Why We Need Data Cleaning?

Data analysis is a time-consuming task, but are you prepared before the data analysis, and have you omitted the important step: data cleaning?

From Google

In the process of data analysis, data cleaning is such a preliminary preparation after data extraction. For data scientists, we will encounter all kinds of data. Before analyzing, we need to invest a lot of time and energy to “organize and trim” the data to the way we want or need.

Why? Because the data we collect often has many problems.

Let’s look at an example first. Suppose the boss gives you the following data to require you to do data analysis. How do you feel after seeing this data?

The data you just saw may be confusing because the data is missing annotations.

When we collect and organize data, we must mark the data. The data header is very important. For example, this data sheet lacks column names. In this way, we do not know the meaning of each column of data, we cannot understand the role of these values from the business meaning, and whether these values are correct.

Let me briefly explain what these numbers represent.

This is the membership data of a clothing store. The top row is column coordinates and the leftmost column is row coordinates.
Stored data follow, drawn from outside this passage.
[src/rtl/timer8_ctrl.sv]
module timer8_ctrl
  import timer8_pkg::*;
#(
  parameter int W           = 8,
  parameter int NUM_TICKS   = 3,
  parameter int SYNC_STAGES = 2
) (
  input  logic                 clk,
  input  logic                 rstN,
  input  logic                 regWrEn,
  input  logic [1:0]           regSel,
  input  logic [W-1:0]         regWrData,
  input  logic [NUM_TICKS-1:0] tickIn,
  input  logic                 evtIn,
  output dpCfg_t               cfg,
  output dpStrobe_t            stb
);

  localparam int SRC_W     = $clog2(NUM_TICKS + 1);
  localparam int RELOAD_B  = 0;
  localparam int SRC_LSB   = 1;
  localparam int EDGE_LSB  = SRC_LSB + SRC_W;
  localparam int OUT_LSB   = EDGE_LSB + 2;
  localparam int STBY_B    = OUT_LSB + 2;
  localparam logic [SRC_W-1:0] EXT_CODE = SRC_W'(NUM_TICKS);

  logic [W-1:0]           modeReg;
  logic [SRC_W-1:0]       srcSel;
  edgeSel_e               edgeSel;
  logic [SYNC_STAGES-1:0] syncQ;
  logic                   evtPrev;
  logic                   evtNow;
  logic                   evtPulse;
  logic                   tickSel;
  logic                   riseOnly;

  always_ff @(posedge clk) begin
    if (!rstN) modeReg <= '0;
    else if (regWrEn && regSel == SEL_MODE) modeReg <= regWrData;
  end

  assign srcSel       = modeReg[EDGE_LSB-1:SRC_LSB];
  assign edgeSel      = edgeSel_e'(modeReg[OUT_LSB-1:EDGE_LSB]);
  assign cfg.reloadEn = modeReg[RELOAD_B];
  assign cfg.outMode  = outMode_e'(modeReg[STBY_B-1:OUT_LSB]);
  assign cfg.standby  = |modeReg[W-1:STBY_B];

  // event pin synchronizer and edge detector
  always_ff @(posedge clk) begin
    if (!rstN) begin
      syncQ   <= '0;
      evtPrev <= 1'b0;
    end else begin
      syncQ   <= {syncQ[SYNC_STAGES-2:0], evtIn};
      evtPrev <= syncQ[SYNC_STAGES-1];
    end
  end

  assign evtNow = syncQ[SYNC_STAGES-1];

  always_comb begin
    unique case (edgeSel)
      EDGE_RISE: evtPulse = evtNow & ~evtPrev;
      EDGE_FALL: evtPulse = ~evtNow & evtPrev;
      default:   evtPulse = evtNow ^ evtPrev;
    endcase
  end

  always_comb begin
    tickSel = 1'b0;
    if (srcSel == EXT_CODE) tickSel = evtPulse;
    else begin
      for (int i = 0; i < NUM_TICKS; i++)
        if (srcSel == SRC_W'(i)) tickSel = tickIn[i];
    end
  end

  assign stb.inc      = tickSel & ~cfg.standby;
  assign stb.wrReload = regWrEn && (regSel == SEL_RELOAD);
  assign stb.clrFlag  = regWrEn && (regSel == SEL_CLEAR) && regWrData[0];

  assign riseOnly = (srcSel == EXT_CODE) && (edgeSel == EDGE_RISE);

  // a rising edge needs two transitions, so rising-only pulses never touch
  assert_rise_gap_R5: assert property (@(posedge clk) disable iff (!rstN)
    (stb.inc && riseOnly) |=> !(stb.inc && riseOnly));

endmodule
--- src/rtl/crs_pkg.sv ---
package crs_pkg;
    localparam int unsigned CRS_PORTS = 4;
    localparam int unsigned CRS_CNT_W = 8;
    typedef logic [CRS_CNT_W-1:0] slot_t;
endpackage

--- src/rtl/crs_slot_counter.sv ---
module crs_slot_counter #(
    parameter int unsigned CNT_W = 8
) (
    input  logic             clk,
    input  logic             rst,
    input  logic             advance,
    output logic [CNT_W-1:0] count
);
    localparam logic [CNT_W-1:0] STEP = {{(CNT_W-1){1'b0}}, 1'b1};

    // Modulo counter: the natural overflow supplies the wrap to zero.
    always_ff @(posedge clk) begin
        if (rst) begin
            count <= '0;
        end else if (advance) begin
            count <= count + STEP;
        end
    end
endmodule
In column coordinates, column 0 represents the serial number, column 1 represents the name of the member, column 2 represents the age, column 3 represents the weight, columns 4-6 represent the measurements of the male members, and columns 7-9 represent the measurements for female members.

After understanding the meaning, let’s look at the specific data in the middle part. There are many problems with these dirty data. Many of the values are NaN and there are blank lines.

This is only part of the membership data for a store. The data business in daily work will be much more complicated. Generally, we need to count more data dimensions, such as 100 indicators. The data volume usually exceeds the TB and EB levels, so the processing difficulty of the entire data analysis increases exponentially.  At this time, it is difficult to find the problem with the naked eye.

I’ve given such a simple example to show you why it is important to prepare for data cleaning before data analysis. Experienced data analysts know that a good data analyst must be a data cleaning expert. You must know that in the entire data analysis process, whether it is time or effort, data cleaning accounts for about 80%.

Data Quality Guidelines

In the above case of clothing store membership data, you can definitely find a few problems when you look at the data. Do you want to know if there are some guidelines to regulate the quality of these data?

Here, I summarize the data cleaning rules into the following 4 key points:

  1. Completeness: Whether there is a null value for a single piece of data and whether the statistical fields are complete.
  2. Comprehensiveness: Observe all the values ​​in a column. For example, in an Excel table, we can select a column, and you can see the average, maximum, and minimum values ​​of the column. We can use common sense to determine if there is a problem with the column, such as data definition, unit identification, value itself.
  3. Legality: The legality of the type, content and size of the data. For example, there are non-ASCII characters in the data, the gender is unknown, and the age is over 150.
  4. Uniqueness: Whether the data has duplicate records, because the data usually comes from the summary of different channels, and duplicates are common. Both row data and column data need to be unique. For example, a person cannot repeatedly record multiple times, and a person’s weight cannot be repeatedly recorded multiple times in the column index.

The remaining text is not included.